[Data entries]
:::::

This design comes from an exercise in tuning for small area on the open sky130 flow, not from production work.
In this exercise RTL edits were held to simulation tests only and were not proved equivalent to the original.
No activity file was given, so power comes from the tool's default toggle rates.

==> garnet: inputs <==
==> flow/design.v <==
`timescale 1ns/10ps
module cache_l1
	#(
		parameter DATA_WDT  = 64,
		parameter LINE_SIZE = 512 / DATA_WDT
	)
	(
		input								clk,
		input								rst_n,
		input								th_cgra_cache_flush,
		input		[32 - 1 : 0]			agent_req_addr,
		input								agent_req_en,
		input								agent_req_wr,
		input		[DATA_WDT - 1 : 0]		agent_req_wr_data,
		output reg 							agent_req_done,
		output reg							agent_req_hit,
		output reg							agent_req_miss,
		output reg							agent_req_block,
		output 		[DATA_WDT - 1:0]		agent_req_data,
		input								mem_read_valid,
		input		[DATA_WDT - 1 : 0]		mem_read_data,
		output reg							mem_req_en,
		output 		[32 - 1 : 0]			mem_req_addr,
		input		[31 : 0]				i_coherence_addr_1, i_coherence_addr_2, i_coherence_addr_3,
		input 								i_coherence_valid_1, i_coherence_valid_2, i_coherence_valid_3,
		output reg							o_coherence_valid_1, o_coherence_valid_2, o_coherence_valid_3,
		input 								i_coherence_ack_1, i_coherence_ack_2, i_coherence_ack_3,
		output reg							o_coherence_ack_1, o_coherence_ack_2, o_coherence_ack_3,
		output reg 	[31 : 0]				o_coherence_addr
	);
integer i;
reg 			en1, en2;		 
reg 			wr1, wr2;		 
reg  [31:3]		req_addr;		 
reg  [63:0]		wr_data;		 
reg  [31:6]		coh_addr;		 
reg 			cv1, cv2;		 
wire 			i_coherence_valid = i_coherence_valid_1 || i_coherence_valid_2 || i_coherence_valid_3;
wire [31:6]		i_coherence_addr  = i_coherence_valid_1 ? i_coherence_addr_1[31:6] : i_coherence_valid_2 ? i_coherence_addr_2[31:6] : i_coherence_addr_3[31:6];
always @(posedge clk or negedge rst_n) begin
	if(~rst_n) begin
		en1 <= 0; en2 <= 0;
		wr1 <= 0; wr2 <= 0;
		cv1 <= 0; cv2 <= 0;
	end
	else begin
		en1 <= agent_req_en; en2 <= en1;
		wr1 <= agent_req_wr; wr2 <= wr1;
		cv1 <= i_coherence_valid; cv2 <= cv1;
	end
end
always @(posedge clk) begin
	if(agent_req_en)
		req_addr <= agent_req_addr[31:3];
	if(agent_req_wr)
		wr_data <= agent_req_wr_data;
	if(i_coherence_valid)
		coh_addr <= i_coherence_addr;
	if(agent_req_en && agent_req_wr)
		o_coherence_addr <= agent_req_addr;
end
reg  [2:0]		current_state;
reg  [2:0]		next_state;
reg  [2:0]		miss_valid_cnt;
reg  [2:0]		mem_req_addr_cnt;
reg  [7:0]		valid_mem;		 
reg  [7:0]		valid_dout;		 
reg  [7:0]		valid_out_reg;	 
reg  [6:0]		lru;			 
reg  [31:6]		tag [0:7];
reg 			cache_hit_reg;
reg  [2:0]		cache_hit_index_reg;
reg  [2:0]		way_index_reg;
reg  [2:0]		rd_word;		 
reg 			req_hit_reg, req_hit_reg_reg;
reg 			coherence_hit_reg;
wire st_idle  = current_state == 0;
wire st_work  = current_state == 1;
wire st_rmiss = current_state == 2;
wire st_wmiss = current_state == 3;
wire st_reset = current_state == 4;
wire st_coh   = current_state == 5;
wire [31:6]		tag_index = en1 ? req_addr[31:6] : coh_addr;
wire 			lookup = en1 || (st_coh && cv1);
reg  [7:0]		match;
reg 			cache_hit;
reg  [2:0]		cache_hit_index;
always @(*) begin
	cache_hit_index = 0;
	for(i = 0; i < 8; i = i + 1) begin
		match[i] = lookup && valid_dout[i] && (tag[i] == tag_index);
		if(match[i]) cache_hit_index = i;
	end
	cache_hit = |match;
end
wire cache_miss = lookup && !cache_hit;
reg  [2:0]		way_index;
reg  [2:0]		inv_index;
always @(*) begin
	inv_index = 0;
	for(i = 0; i < 8; i = i + 1)
		if(~valid_out_reg[i]) inv_index = i;
	if(en2 || (st_coh && cv2)) begin
		if(~cache_hit_reg)
			way_index = (&valid_out_reg) ? (lru[6] ? (lru[5] ? (lru[3] ? 3'd7 : 3'd6) : (lru[2] ? 3'd5 : 3'd4)) :
			                                         (lru[4] ? (lru[1] ? 3'd3 : 3'd2) : (lru[0] ? 3'd1 : 3'd0)))
			                             : inv_index;
		else
			way_index = cache_hit_index_reg;
	end
	else
		way_index = 0;
end
always @(*) begin
	case (current_state)
		0:
			if(agent_req_en)                next_state = 1;
			else if(i_coherence_valid)      next_state = 5;
			else if(th_cgra_cache_flush)    next_state = 4;
			else                            next_state = 0;
		1:
			if(cache_miss)                  next_state = wr1 ? 3 : 2;
			else                            next_state = 1;
		2:                         next_state = (miss_valid_cnt == 7) ? 0 : 2;
		3:                        next_state = (miss_valid_cnt == 7) ? 0 : 3;
		5:
			if(cv2 || cache_miss)           next_state = 0;
			else                            next_state = 5;
		default:                            next_state = 0;
	endcase
end
wire next_ack = st_coh && (next_state == 0);
always @(posedge clk or negedge rst_n) begin
	if(~rst_n) begin
		current_state <= 4;
		agent_req_miss <= 0;
		agent_req_hit <= 0;
		agent_req_block <= 0;
		agent_req_done <= 0;
		mem_req_en <= 0;
		mem_req_addr_cnt <= 0;
		miss_valid_cnt <= 0;
		o_coherence_valid_1 <= 0; o_coherence_valid_2 <= 0; o_coherence_valid_3 <= 0;
		o_coherence_ack_1 <= 0; o_coherence_ack_2 <= 0; o_coherence_ack_3 <= 0;
		cache_hit_reg <= 0;
		cache_hit_index_reg <= 0;
		way_index_reg <= 0;
		req_hit_reg <= 0;
		req_hit_reg_reg <= 0;
		coherence_hit_reg <= 0;
		lru <= 0;
	end
	else begin
		current_state <= next_state;
		agent_req_miss <= st_work && en1 && cache_miss;
		agent_req_hit <= req_hit_reg_reg;
		agent_req_block <= next_state == 5 || next_state == 2 || next_state == 3;
		agent_req_done <= req_hit_reg_reg || (st_rmiss && mem_read_valid && (rd_word == miss_valid_cnt));
		if(mem_req_addr_cnt == 7)
			mem_req_en <= 0;
		else
			mem_req_en <= next_state == 2 || next_state == 3;
		if(mem_req_en)
			mem_req_addr_cnt <= mem_req_addr_cnt + 1;
		else if(mem_req_addr_cnt == 7)
			mem_req_addr_cnt <= 0;
		if(miss_valid_cnt == 7)
			miss_valid_cnt <= 0;
		else if(mem_read_valid)
			miss_valid_cnt <= miss_valid_cnt + 1;
		if(agent_req_en && agent_req_wr) begin
			o_coherence_valid_1 <= 1; o_coherence_valid_2 <= 1; o_coherence_valid_3 <= 1;
		end
		else begin
			if(i_coherence_ack_1) o_coherence_valid_1 <= 0;
			if(i_coherence_ack_2) o_coherence_valid_2 <= 0;
			if(i_coherence_ack_3) o_coherence_valid_3 <= 0;
		end
		o_coherence_ack_1 <= i_coherence_valid_1 && next_ack;
		o_coherence_ack_2 <= !i_coherence_valid_1 && i_coherence_valid_2 && next_ack;
		o_coherence_ack_3 <= !i_coherence_valid_1 && !i_coherence_valid_2 && i_coherence_valid_3 && next_ack;
		cache_hit_reg <= cache_hit;
		cache_hit_index_reg <= cache_hit_index;
		if(en2) way_index_reg <= way_index;
		req_hit_reg <= en1 && cache_hit;
		req_hit_reg_reg <= req_hit_reg;
		coherence_hit_reg <= st_coh && cache_hit;
		if(en2) lru <= lru_in;
	end
end
always @(posedge clk)
	if(en2) rd_word <= req_addr[5:3];
assign mem_req_addr = {3'b0, req_addr[31:6], mem_req_addr_cnt};
reg  [7:0]		valid_in;
always @(*) begin
	for(i = 0; i < 8; i = i + 1) begin
		if(st_reset || (wr2 && req_hit_reg))
			valid_in[i] = 0;
		else if(coherence_hit_reg)
			valid_in[i] = (way_index == i) ? 1'b0 : valid_out_reg[i];
		else if(st_rmiss || st_wmiss)
			valid_in[i] = (way_index == i) ? 1'b1 : valid_out_reg[i];
		else
			valid_in[i] = 0;
	end
end
wire valid_wr = st_reset || coherence_hit_reg || agent_req_miss;
wire valid_rd = (agent_req_en || i_coherence_valid) && !valid_wr;
always @(posedge clk or negedge rst_n) begin
	if(~rst_n) begin
		valid_mem <= 0;
		valid_dout <= 0;
		valid_out_reg <= 0;
	end
	else begin
		if(valid_wr) valid_mem <= valid_in;
		if(valid_rd) valid_dout <= valid_mem;
		valid_out_reg <= valid_dout;
	end
end
always @(posedge clk)
	for(i = 0; i < 8; i = i + 1)
		if(agent_req_miss && way_index == i)
			tag[i] <= req_addr[31:6];
reg 			tgl;				 
reg  [7:0]		phase;				 
reg  [63:0]		wr_data_d;			 
reg 			wr_late;			 
reg  [63:0]		pr0 [0:31];			 
reg  [63:0]		pr1 [0:31];			 
always @(posedge clk or negedge rst_n) begin
	if(~rst_n) begin
		tgl <= 0;
		wr_late <= 0;
	end
	else begin
		tgl <= ~tgl;
		wr_late <= st_work && en2 && wr2 && !(tgl ^ phase[way_index] ^ req_addr[3]);
	end
end
always @(posedge clk) begin
	wr_data_d <= wr_data;
	if(mem_read_valid && miss_valid_cnt == 0)
		phase[way_index_reg] <= ~tgl;
end
wire 			wr_now   = st_work && en2 && wr2 && (tgl ^ phase[way_index] ^ req_addr[3]);
wire 			dat_we   = wr_now || wr_late || mem_read_valid;
wire [2:0]		dat_way  = wr_now ? way_index : way_index_reg;
wire [2:1]		dat_pair = mem_read_valid ? miss_valid_cnt[2:1] : wr_now ? req_addr[5:4] : rd_word[2:1];
wire [63:0]		dat_in   = wr_late ? wr_data_d :
						   (st_rmiss || (st_wmiss && miss_valid_cnt != req_addr[5:3])) ? mem_read_data : wr_data;
genvar g;
generate
	for(g = 0; g < 32; g = g + 1) begin: pair
		always @(posedge clk) begin
			pr1[g] <= pr0[g];
			pr0[g] <= (dat_we && {dat_way, dat_pair} == g) ? dat_in : pr1[g];
		end
	end
endgenerate
wire [4:0]		rd_pair = {way_index_reg, rd_word[2:1]};
reg  [63:0]		rd_data;
reg  [63:0]		rd_cap;
always @(*) begin
	rd_data = 0;
	for(i = 0; i < 32; i = i + 1)
		rd_data = rd_data | ({64{rd_pair == i[4:0]}} & pr0[i]);
end
always @(posedge clk)
	rd_cap <= rd_data;
assign agent_req_data = (tgl ^ phase[way_index_reg] ^ rd_word[0]) ? rd_cap : rd_data;
reg  [6:0]		lru_in;
always @(*) begin
	lru_in = lru;
	case (way_index)
		3'd0 : begin lru_in[6] = 1; lru_in[4] = 1; lru_in[0] = 1; end
		3'd1 : begin lru_in[6] = 1; lru_in[4] = 1; lru_in[0] = 0; end
		3'd2 : begin lru_in[6] = 1; lru_in[4] = 0; lru_in[1] = 1; end
		3'd3 : begin lru_in[6] = 1; lru_in[4] = 0; lru_in[1] = 0; end
		3'd4 : begin lru_in[6] = 0; lru_in[5] = 1; lru_in[2] = 1; end
		3'd5 : begin lru_in[6] = 0; lru_in[5] = 1; lru_in[2] = 0; end
		3'd6 : begin lru_in[6] = 0; lru_in[5] = 0; lru_in[3] = 1; end
		default : begin lru_in[6] = 0; lru_in[5] = 0; lru_in[3] = 0; end
	endcase
end
endmodule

:::::

TASK: Search the data above for the word "match" and show every line that has it.

ANSWER AREA:
reg  [7:0]		match;
		match[i] = lookup && valid_dout[i] && (tag[i] == tag_index);
		if(match[i]) cache_hit_index = i;
	cache_hit = |match;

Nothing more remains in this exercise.